Adaptation to markets:
After training on natural chaotic datasets and synthetic chaos datasets, we’ll remove the output layer and then create a new output layer which will be trained upon the financial data of some index or other security. We have yet to determine specifically what we want our model to trade, but for it to fit our criteria it should probably be a very liquid asset like an S&P 500 Index tracker or some large-cap stock.

Backtesting/Tuning:
In backtesting, we will primarily seek to tune the time period of signal generation where the model performs optimally and the execution threshold for the proportional difference between the modeled price and real price for risk-adjusted returns.


Deployment:
We plan on feeding real-time financial data through our model by using API’s like databento or whatever we find to work best. We expect real-world execution to deviate from our predicted p/l as broker execution will be delayed due to hardware and brokerage constraints.
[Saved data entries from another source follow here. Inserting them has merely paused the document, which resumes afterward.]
**config.mk**
```make
export PLATFORM = sky130hd
export DESIGN_NAME = sysctl_bank_regs
export DESIGN_NICKNAME = d
export VERILOG_FILES = /design/src/rtl/sysctl_pkg.sv /design/src/rtl/sysctl_regfile.sv /design/src/rtl/sysctl_rdmux.sv /design/src/rtl/sysctl_win.sv /design/src/rtl/sysctl_addrmap.sv /design/src/rtl/sysctl_bank_regs.sv
export SDC_FILE = /design/constraint.sdc
export NUM_CORES = 1
export LEC_CHECK = 0
export BUFFER_PORTS_ARGS = -buffer_cell sky130_fd_sc_hd__buf_2
export CAP_MARGIN = 40
export CORE_MARGIN = 1.5
export CORE_UTILIZATION = 49
export DETAILED_ROUTE_END_ITERATION = 6
export PLACE_DENSITY_LB_ADDON = 0.05
export SYNTH_ARGS = -nofsm -noshare
export SYNTH_HDL_FRONTEND = slang
export SYNTH_SLANG_ARGS = --single-unit
```
**constraint.sdc**
```tcl
create_clock -name clk -period 2 [get_ports clk]
set_clock_uncertainty 0.15 [all_clocks]
set_input_delay 0.4 -clock clk [delete_from_list [all_inputs] [get_ports clk]]
set_output_delay 0.4 -clock clk [all_outputs]
set_load 0.005 [all_outputs]
```
File: src/rtl/bwc_pkg.sv
package bwc_pkg;
  localparam int WS_W = 3;

  typedef enum logic [1:0] {
    AM_COUNT  = 2'd0,
    AM_ACK    = 2'd1,
    AM_BOTH   = 2'd2,
    AM_EITHER = 2'd3
  } ack_mode_e;

  typedef struct packed {
    ack_mode_e         mode;
    logic [WS_W-1:0]   ws;
  } bank_timing_t;

  localparam int TIM_W = $bits(bank_timing_t);
endpackage

File: src/rtl/bwc_bank_decode.sv
module bwc_bank_decode #(
  parameter int AW = 32,
  parameter int NB = 4,
  parameter int BW = $clog2(NB)
) (
  input  logic [AW-1:0]          addr,
  input  logic [NB-1:1][AW-1:0]  start,
  output logic [BW-1:0]          bank
);
  logic [NB-1:1] at_or_above;

  genvar gi;
  generate
    for (gi = 1; gi < NB; gi++) begin : g_cmp
      assign at_or_above[gi] = (addr >= start[gi]);
    end
  endgenerate

  // highest matching bank wins
  always_comb begin
    bank = '0;
    for (int i = 1; i < NB; i++) begin
      if (at_or_above[i]) bank = BW'(i);
    end
  end
endmodule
Resources/Proof of Concept

https://www.mdpi.com/2227-7390/12/12/1920
https://link.springer.com/article/10.1007/s43069-021-00071-2
https://www.researchgate.net/publication/380583239_MLP_and_RBF_Algorithms_in_Finance_Predicting_and_Classifying_Stock_Prices_amidst_Economic_Policy_Uncertainty



In [None]:
import numpy as np
import matplotlib.pyplot as plt
import pandas as pd
from scipy.integrate import solve_ivp
import os
import torch
from torch.utils.data import DataLoader, Dataset
import torch.nn as nn
import torch.optim as optim
import torch.nn.functional as F
from sklearn.preprocessing import MinMaxScaler


We used this section of the code to generate datasets of x, y, and z values of a Lorenz attractor, which is a chaotic system of equations which returns highly variable solutions with only small changes in initial values. By generating a large number of separate datasets, we hope to minimize the possibility for the model to overfit even before we started transfer learning.

In [None]:
def lorenz(t, state, sigma=10, beta=8/3, rho=28):
    x, y, z = state
    dxdt = sigma * (y - x)
    dydt = x * (rho - z) - y
    dzdt = x * y - beta * z
    return [dxdt, dydt, dzdt]

# Initial conditions
state0 = [1.0, 1.0, 1.0]
time_span = (0, 10000)


# Generate integer time points
#time_eval = np.linspace(time_span[0], time_span[1], 10000) #Original Line
time_eval = np.arange(time_span[0], time_span[1] + 1, dtype=int)  # New Line

output_dir = 'lorenz_output'
if not os.path.exists(output_dir):
       os.makedirs(output_dir)


for i in range(-1400,2000):

    #Scrambles x y and z starting conditions to generate a new system
    state0[i % 3] = i / 100000

    # Solve the system
    sol = solve_ivp(lorenz, time_span, state0, t_eval=time_eval)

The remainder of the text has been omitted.